PRIME: Scaffolding Manipulation Tasks with Behavior Primitives for Data-Efficient Imitation Learning
Tian Gao, Soroush Nasiriany, Huihan Liu, Quantao Yang, Yuke Zhu
TL;DR
PRIME tackles the data inefficiency of imitation learning for long-horizon manipulation by scaffolding tasks with a fixed set of behavior primitives and learning a high-level primitive-sequencing policy. A self-supervised data collection regime trains an inverse dynamics model (IDM) to map state pairs to primitives, while a trajectory parser using dynamic programming converts demonstrations into primitive sequences without segmentation labels. The policy is learned through imitation on parsed sequences, aided by suffix-based data augmentation and pretraining on IDM data. In simulation and on real robots, PRIME achieves substantial performance gains over state-of-the-art baselines and demonstrates strong generalization and recovery capabilities, though real-world sim2real gaps remain a challenge. Overall, PRIME provides a practical, data-efficient framework for scalable, primitive-based imitation in tabletop manipulation, with promising directions for expanding its primitive library and applying curriculum learning.
Abstract
Imitation learning has shown great potential for enabling robots to acquire complex manipulation behaviors. However, these algorithms suffer from high sample complexity in long-horizon tasks, where compounding errors accumulate over the task horizons.

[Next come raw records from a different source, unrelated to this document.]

**src/hw/rtl/qcx_pkg.sv**
```systemverilog
// Shared types and constants of the quadratic congruential XOR cipher core.
`default_nettype none

package qcx_pkg;

    localparam int unsigned POS_W      = 3;
    localparam int unsigned FIFO_DEPTH = 4;
    localparam int unsigned FIFO_AW    = 2;
    localparam int unsigned ADDR_W     = 6;

    localparam logic [63:0] SEED_RESET      = 64'd4095;
    localparam logic [31:0] MULT_D_RESET    = 32'd23894;
    localparam logic [31:0] LIN_A_RESET     = 32'd1;
    localparam logic [31:0] ADD_C_RESET     = 32'd1767567;
    localparam logic [31:0] MODULUS_N_RESET = 32'd1875814;
    localparam logic [63:0] BLOCK_STEP      = 64'd31;

    // register index, paddr[5:3]
    typedef enum logic [2:0] {
        REG_SEED      = 3'd0,
        REG_MULT_D    = 3'd1,
        REG_LIN_A     = 3'd2,
        REG_ADD_C     = 3'd3,
        REG_MODULUS_N = 3'd4
    } reg_idx_t;

    // what the back end must do before it can use this byte
    typedef enum logic [1:0] {
        KIND_NONE = 2'd0,
        KIND_SEED = 2'd1,
        KIND_NEXT = 2'd2
    } kind_t;

    typedef struct packed {
        logic [7:0]       data;
        logic [POS_W-1:0] pos;
        kind_t            kind;
    } entry_t;

    typedef struct packed {
        logic [31:0] mult_d;
        logic [31:0] lin_a;
        logic [31:0] add_c;
        logic [31:0] modulus_n;
    } coef_t;

    typedef struct packed {
        logic        done;
        logic [63:0] word;
    } kg_rsp_t;

    function automatic logic [7:0] key_byte(logic [63:0] w, logic [POS_W-1:0] pos);
        return w[{pos, 3'b000} +: 8];
    endfunction

endpackage

`default_nettype wire

```
**src/hw/rtl/quadratic_congruential_xor_cipher_core.sv**
```systemverilog
// Top level of the quadratic congruential XOR cipher core.
//
//   channel  | signals                              | carries
//   ---------+--------------------------------------+-------------------------------
//   s_*      | s_tvalid s_tready s_tdata[7:0]       | input word: data_byte
//   m_*      | m_tvalid m_tready m_tdata[7:0]       | output word: out_byte
//   apb      | psel penable pwrite paddr pwdata ... | seed, mult_d, lin_a, add_c, n
//
// A byte inside a key word uses the current key word. The first byte of a block
// takes one 64-bit add (seed plus 31 per finished block). The first byte of any other
// word takes 7 steps on the shared 32x32 multiplier, then the
// 2-bit-per-cycle remainder unit (none when modulus_n is zero).
// Reset clears counters, state and registers; no clearing pass. A 4-deep queue
// lets the input keep taking words while the key unit runs or m_tready is low.
`default_nettype none

module quadratic_congruential_xor_cipher_core #(
    parameter int unsigned WORDS_PER_BLOCK = 32,
    parameter int unsigned BYTES_PER_WORD  = 8
) (
    input  wire logic                       clk,
    input  wire logic                       rst_n,
    input  wire logic                       s_tvalid,
    output logic                            s_tready,
    input  wire logic [7:0]                 s_tdata,   // [7:0] data_byte
    output logic                            m_tvalid,
    input  wire logic                       m_tready,
    output logic [7:0]                      m_tdata,   // [7:0] out_byte
    input  wire logic                       psel,
    input  wire logic                       penable,
    input  wire logic                       pwrite,
    input  wire logic [qcx_pkg::ADDR_W-1:0] paddr,
    input  wire logic [63:0]                pwdata,
    output logic [63:0]                     prdata,
    output logic                            pready
);

    logic [63:0]       seed_reg;
    logic [31:0]       mult_d_reg, lin_a_reg, add_c_reg, modulus_n_reg;
    logic              wr_en;
    qcx_pkg::reg_idx_t reg_idx;
    qcx_pkg::coef_t    coef;
    qcx_pkg::entry_t   push_entry, head;
    logic              push, pop, fifo_full, fifo_empty;

    assign pready  = 1'b1;
    assign wr_en   = psel && penable && pwrite && pready;
    assign reg_idx = qcx_pkg::reg_idx_t'(paddr[5:3]);

    always_ff @(posedge clk or negedge rst_n)
    begin
        if (!rst_n)
        begin
            seed_reg      <= qcx_pkg::SEED_RESET;
            mult_d_reg    <= qcx_pkg::MULT_D_RESET;
            lin_a_reg     <= qcx_pkg::LIN_A_RESET;
            add_c_reg     <= qcx_pkg::ADD_C_RESET;
            modulus_n_reg <= qcx_pkg::MODULUS_N_RESET;
        end
        else if (wr_en)
        begin
            unique case (reg_idx)
                qcx_pkg::REG_SEED:      seed_reg      <= pwdata;
                qcx_pkg::REG_MULT_D:    mult_d_reg    <= pwdata[31:0];
                qcx_pkg::REG_LIN_A:     lin_a_reg     <= pwdata[31:0];
                qcx_pkg::REG_ADD_C:     add_c_reg     <= pwdata[31:0];
                qcx_pkg::REG_MODULUS_N: modulus_n_reg <= pwdata[31:0];
                default: ;
            endcase
        end
    end

    always_comb
    begin
        unique case (reg_idx)
            qcx_pkg::REG_SEED:      prdata = seed_reg;
            qcx_pkg::REG_MULT_D:    prdata = {32'd0, mult_d_reg};
            qcx_pkg::REG_LIN_A:     prdata = {32'd0, lin_a_reg};
            qcx_pkg::REG_ADD_C:     prdata = {32'd0, add_c_reg};
            qcx_pkg::REG_MODULUS_N: prdata = {32'd0, modulus_n_reg};
            default:                prdata = '0;
        endcase
    end

    assign coef.mult_d    = mult_d_reg;
    assign coef.lin_a     = lin_a_reg;
    assign coef.add_c     = add_c_reg;
    assign coef.modulus_n = modulus_n_reg;

    qcx_front #(
        .WORDS_PER_BLOCK (WORDS_PER_BLOCK),
        .BYTES_PER_WORD  (BYTES_PER_WORD)
    ) u_front (
        .clk        (clk),
        .rst_n      (rst_n),
        .s_tvalid   (s_tvalid),
        .s_tready   (s_tready),
        .s_tdata    (s_tdata),
        .fifo_full  (fifo_full),
        .push       (push),
        .push_entry (push_entry)
    );

    qcx_fifo u_fifo (
        .clk        (clk),
        .rst_n      (rst_n),
        .push       (push),
        .push_entry (push_entry),
        .pop        (pop),
        .head       (head),
        .full       (fifo_full),
        .empty      (fifo_empty)
    );

    qcx_back u_back (
        .clk      (clk),
        .rst_n    (rst_n),
        .head     (head),
        .empty    (fifo_empty),
        .pop      (pop),
        .seed     (seed_reg),
        .coef     (coef),
        .m_tvalid (m_tvalid),
        .m_tready (m_tready),
        .m_tdata  (m_tdata)
    );

endmodule

`default_nettype wire

```
**src/hw/rtl/qcx_front.sv**
```systemverilog
// Front end: accepts input words and tags each with its key position and load kind.
`default_nettype none

module qcx_front #(
    parameter int unsigned WORDS_PER_BLOCK = 32,
    parameter int unsigned BYTES_PER_WORD  = 8
) (
    input  wire logic            clk,
    input  wire logic            rst_n,
    input  wire logic            s_tvalid,
    output logic                 s_tready,
    input  wire logic [7:0]      s_tdata,
    input  wire logic            fifo_full,
    output logic                 push,
    output qcx_pkg::entry_t      push_entry
);

    localparam int unsigned BIW = (BYTES_PER_WORD > 1) ? $clog2(BYTES_PER_WORD) : 1;
    localparam int unsigned WIW = $clog2(WORDS_PER_BLOCK);

    logic [BIW-1:0] byte_idx_reg, byte_idx_next;
    logic [WIW-1:0] word_idx_reg, word_idx_next;
    logic           last_byte, last_word;

    assign s_tready  = !fifo_full;
    assign push      = s_tvalid && s_tready;
    assign last_byte = (byte_idx_reg == BIW'(BYTES_PER_WORD - 1));
    assign last_word = (word_idx_reg == WIW'(WORDS_PER_BLOCK - 1));

    always_comb
    begin
        push_entry.data = s_tdata;
        push_entry.pos  = qcx_pkg::POS_W'(byte_idx_reg);
        if (byte_idx_reg != '0)
        begin
            push_entry.kind = qcx_pkg::KIND_NONE;
        end
        else if (word_idx_reg == '0)
        begin
            push_entry.kind = qcx_pkg::KIND_SEED;
        end
        else
        begin
            push_entry.kind = qcx_pkg::KIND_NEXT;
        end
    end

    always_comb
    begin
        byte_idx_next = byte_idx_reg;
        word_idx_next = word_idx_reg;
        if (push)
        begin
            if (last_byte)
            begin
                byte_idx_next = '0;
                word_idx_next = last_word ? '0 : word_idx_reg + 1'b1;
            end
            else
            begin
                byte_idx_next = byte_idx_reg + 1'b1;
            end
        end
    end

    always_ff @(posedge clk or negedge rst_n)
    begin
        if (!rst_n)
        begin
            byte_idx_reg <= '0;
            word_idx_reg <= '0;
        end
        else
        begin
            byte_idx_reg <= byte_idx_next;
            word_idx_reg <= word_idx_next;
        end
    end

endmodule

`default_nettype wire

```
**src/hw/rtl/qcx_fifo.sv**
```systemverilog
// Short queue between the front end and the back end.
`default_nettype none

module qcx_fifo (
    input  wire logic            clk,
    input  wire logic            rst_n,
    input  wire logic            push,
    input  wire qcx_pkg::entry_t push_entry,
    input  wire logic            pop,
    output qcx_pkg::entry_t      head,
    output logic                 full,
    output logic                 empty
);

    localparam int unsigned AW = qcx_pkg::FIFO_AW;

    qcx_pkg::entry_t mem_reg [qcx_pkg::FIFO_DEPTH];
    logic [AW-1:0]   wr_ptr_reg, rd_ptr_reg;
    logic [AW:0]     count_reg, count_next;

    assign full  = (count_reg == (AW + 1)'(qcx_pkg::FIFO_DEPTH));
    assign empty = (count_reg == '0);
    assign head  = mem_reg[rd_ptr_reg];

    always_comb
    begin
        count_next = count_reg;
        if (push && !pop)
        begin
            count_next = count_reg + 1'b1;
        end
        else if (pop && !push)
        begin
            count_next = count_reg - 1'b1;
        end
    end

    always_ff @(posedge clk)
    begin
        if (push)
        begin
            mem_reg[wr_ptr_reg] <= push_entry;
        end
    end

    always_ff @(posedge clk or negedge rst_n)
    begin
        if (!rst_n)
        begin
            wr_ptr_reg <= '0;
            rd_ptr_reg <= '0;
            count_reg  <= '0;
        end
        else
        begin
            if (push)
            begin
                wr_ptr_reg <= wr_ptr_reg + 1'b1;
            end
            if (pop)
            begin
                rd_ptr_reg <= rd_ptr_reg + 1'b1;
            end
            count_reg <= count_next;
        end
    end

endmodule

`default_nettype wire

```
**src/hw/rtl/qcx_keygen.sv**
```systemverilog
// Next key word: d*x*x + a*x + c mod 2^64 on one 32x32 multiplier, then mod n, 2 bits a cycle.
`default_nettype none

module qcx_keygen (
    input  wire logic            clk,
    input  wire logic            rst_n,
    input  wire logic            start,
    input  wire logic [63:0]     x,
    input  wire qcx_pkg::coef_t  coef,
    output qcx_pkg::kg_rsp_t     rsp
);

    typedef enum logic [2:0] {
        KG_IDLE = 3'b001,
        KG_MUL  = 3'b010,
        KG_DIV  = 3'b100
    } kg_state_t;

    localparam logic [2:0] LAST_STEP = 3'd6;
    localparam logic [4:0] LAST_DIV  = 5'd31;

    kg_state_t   state_reg, state_next;
    logic [2:0]  step_reg;
    logic [4:0]  cnt_reg;
    logic [63:0] x_reg, prod_reg, sq_reg, acc_reg, dvd_reg, word_reg;
    logic [31:0] rem_reg;
    logic        done_reg;

    logic [31:0] opa, opb;
    logic [63:0] acc_fin;
    logic [32:0] t1, t2, nn;
    logic [31:0] r1, r2;

    // operand schedule: x*x (two parts), d*sq (two parts), a*x (two parts)
    always_comb
    begin
        unique case (step_reg)
            3'd0:    begin opa = x_reg[31:0];   opb = x_reg[31:0];   end
            3'd1:    begin opa = x_reg[31:0];   opb = x_reg[63:32];  end
            3'd2:    begin opa = coef.mult_d;   opb = sq_reg[31:0];  end
            3'd3:    begin opa = coef.mult_d;   opb = sq_reg[63:32]; end
            3'd4:    begin opa = coef.lin_a;    opb = x_reg[31:0];   end
            3'd5:    begin opa = coef.lin_a;    opb = x_reg[63:32];  end
            default: begin opa = '0;            opb = '0;            end
        endcase
    end

    assign acc_fin = {acc_reg[63:32] + prod_reg[31:0], acc_reg[31:0]};

    // two restoring steps of the remainder
    assign nn = {1'b0, coef.modulus_n};
    always_comb
    begin
        t1 = {rem_reg, dvd_reg[63]};
        if (t1 >= nn)
        begin
            t1 = t1 - nn;
        end
        r1 = t1[31:0];
        t2 = {r1, dvd_reg[62]};
        if (t2 >= nn)
        begin
            t2 = t2 - nn;
        end
        r2 = t2[31:0];
    end

    always_comb
    begin
        state_next = state_reg;
        unique case (state_reg)
            KG_IDLE: if (start) state_next = KG_MUL;
            KG_MUL:
            begin
                if (step_reg == LAST_STEP)
                begin
                    state_next = (coef.modulus_n == '0) ? KG_IDLE : KG_DIV;
                end
            end
            KG_DIV:  if (cnt_reg == LAST_DIV) state_next = KG_IDLE;
            default: state_next = KG_IDLE;
        endcase
    end

    always_ff @(posedge clk)
    begin
        prod_reg <= opa * opb;
        if (state_reg == KG_IDLE && start)
        begin
            x_reg <= x;
        end
        if (state_reg == KG_MUL)
        begin
            unique case (step_reg)
                3'd1:    sq_reg <= prod_reg;
                3'd2:    sq_reg[63:32] <= sq_reg[63:32] + {prod_reg[30:0], 1'b0};
                3'd3:    acc_reg <= prod_reg + {32'd0, coef.add_c};
                3'd4:    acc_reg[63:32] <= acc_reg[63:32] + prod_reg[31:0];
                3'd5:    acc_reg <= acc_reg + prod_reg;
                3'd6:
                begin
                    dvd_reg  <= acc_fin;
                    rem_reg  <= '0;
                    word_reg <= acc_fin;
                end
                default: ;
            endcase
        end
        if (state_reg == KG_DIV)
        begin
            rem_reg  <= r2;
            dvd_reg  <= {dvd_reg[61:0], 2'b00};
            word_reg <= {32'd0, r2};
        end
    end

    always_ff @(posedge clk or negedge rst_n)
    begin
        if (!rst_n)
        begin
            state_reg <= KG_IDLE;
            step_reg  <= '0;
            cnt_reg   <= '0;
            done_reg  <= 1'b0;
        end
        else
        begin
            state_reg <= state_next;
            done_reg  <= (state_reg != KG_IDLE) && (state_next == KG_IDLE);
            step_reg  <= (state_reg == KG_MUL) ? step_reg + 1'b1 : '0;
            cnt_reg   <= (state_reg == KG_DIV) ? cnt_reg + 1'b1 : '0;
        end
    end

    assign rsp.done = done_reg;
    assign rsp.word = word_reg;

endmodule

`default_nettype wire

```
**src/hw/rtl/qcx_back.sv**
```systemverilog
// Back end: loads key words, XORs each byte, and holds the result in the output register.
`default_nettype none

module qcx_back (
    input  wire logic            clk,
    input  wire logic            rst_n,
    input  wire qcx_pkg::entry_t head,
    input  wire logic            empty,
    output logic                 pop,
    input  wire logic [63:0]     seed,
    input  wire qcx_pkg::coef_t  coef,
    output logic                 m_tvalid,
    input  wire logic            m_tready,
    output logic [7:0]           m_tdata
);

    typedef enum logic [2:0] {
        B_IDLE = 3'b001,
        B_WAIT = 3'b010,
        B_EMIT = 3'b100
    } b_state_t;

    b_state_t                  state_reg, state_next;
    logic [63:0]               word_reg, base_reg, seed_word;
    logic [7:0]                hold_data_reg, out_reg, out_next;
    logic [qcx_pkg::POS_W-1:0] hold_pos_reg;
    logic                      valid_reg, out_free, out_load, kg_start;
    qcx_pkg::kg_rsp_t          kg_rsp;

    assign out_free  = !valid_reg || m_tready;
    assign seed_word = seed + base_reg;
    assign pop       = (state_reg == B_IDLE) && !empty && out_free;
    assign kg_start  = pop && (head.kind == qcx_pkg::KIND_NEXT);

    always_comb
    begin
        state_next = state_reg;
        out_load   = 1'b0;
        out_next   = head.data ^ qcx_pkg::key_byte(word_reg, head.pos);
        unique case (state_reg)
            B_IDLE:
            begin
                if (pop)
                begin
                    unique case (head.kind)
                        qcx_pkg::KIND_SEED:
                        begin
                            out_load = 1'b1;
                            out_next = head.data ^ qcx_pkg::key_byte(seed_word, head.pos);
                        end
                        qcx_pkg::KIND_NEXT: state_next = B_WAIT;
                        default:            out_load = 1'b1;
                    endcase
                end
            end
            B_WAIT: if (kg_rsp.done) state_next = B_EMIT;
            B_EMIT:
            begin
                out_next = hold_data_reg ^ qcx_pkg::key_byte(word_reg, hold_pos_reg);
                if (out_free)
                begin
                    out_load   = 1'b1;
                    state_next = B_IDLE;
                end
            end
            default: state_next = B_IDLE;
        endcase
    end

    always_ff @(posedge clk)
    begin
        if (out_load)
        begin
            out_reg <= out_next;
        end
        if (kg_start)
        begin
            hold_data_reg <= head.data;
            hold_pos_reg  <= head.pos;
        end
    end

    // base_reg tracks 31 * blocks started
    always_ff @(posedge clk or negedge rst_n)
    begin
        if (!rst_n)
        begin
            state_reg <= B_IDLE;
            valid_reg <= 1'b0;
            base_reg  <= '0;
            word_reg  <= '0;
        end
        else
        begin
            state_reg <= state_next;
            if (out_load)
            begin
                valid_reg <= 1'b1;
            end
            else if (m_tready)
            begin
                valid_reg <= 1'b0;
            end
            if (pop && head.kind == qcx_pkg::KIND_SEED)
            begin
                word_reg <= seed_word;
                base_reg <= base_reg + qcx_pkg::BLOCK_STEP;
            end
            else if (state_reg == B_WAIT && kg_rsp.done)
            begin
                word_reg <= kg_rsp.word;
            end
        end
    end

    qcx_keygen u_keygen (
        .clk   (clk),
        .rst_n (rst_n),
        .start (kg_start),
        .x     (word_reg),
        .coef  (coef),
        .rsp   (kg_rsp)
    );

    assign m_tvalid = valid_reg;
    assign m_tdata  = out_reg;

endmodule

`default_nettype wire

```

We present PRIME (PRimitive-based IMitation with data Efficiency), a behavior primitive-based framework designed for improving the data efficiency of imitation learning. PRIME scaffolds robot tasks by decomposing task demonstrations into primitive sequences, followed by learning a high-level control policy to sequence primitives through imitation learning. Our experiments demonstrate that PRIME achieves a significant performance improvement in multi-stage manipulation tasks, with 10-34% higher success rates in simulation over state-of-the-art baselines and 20-48% on physical hardware.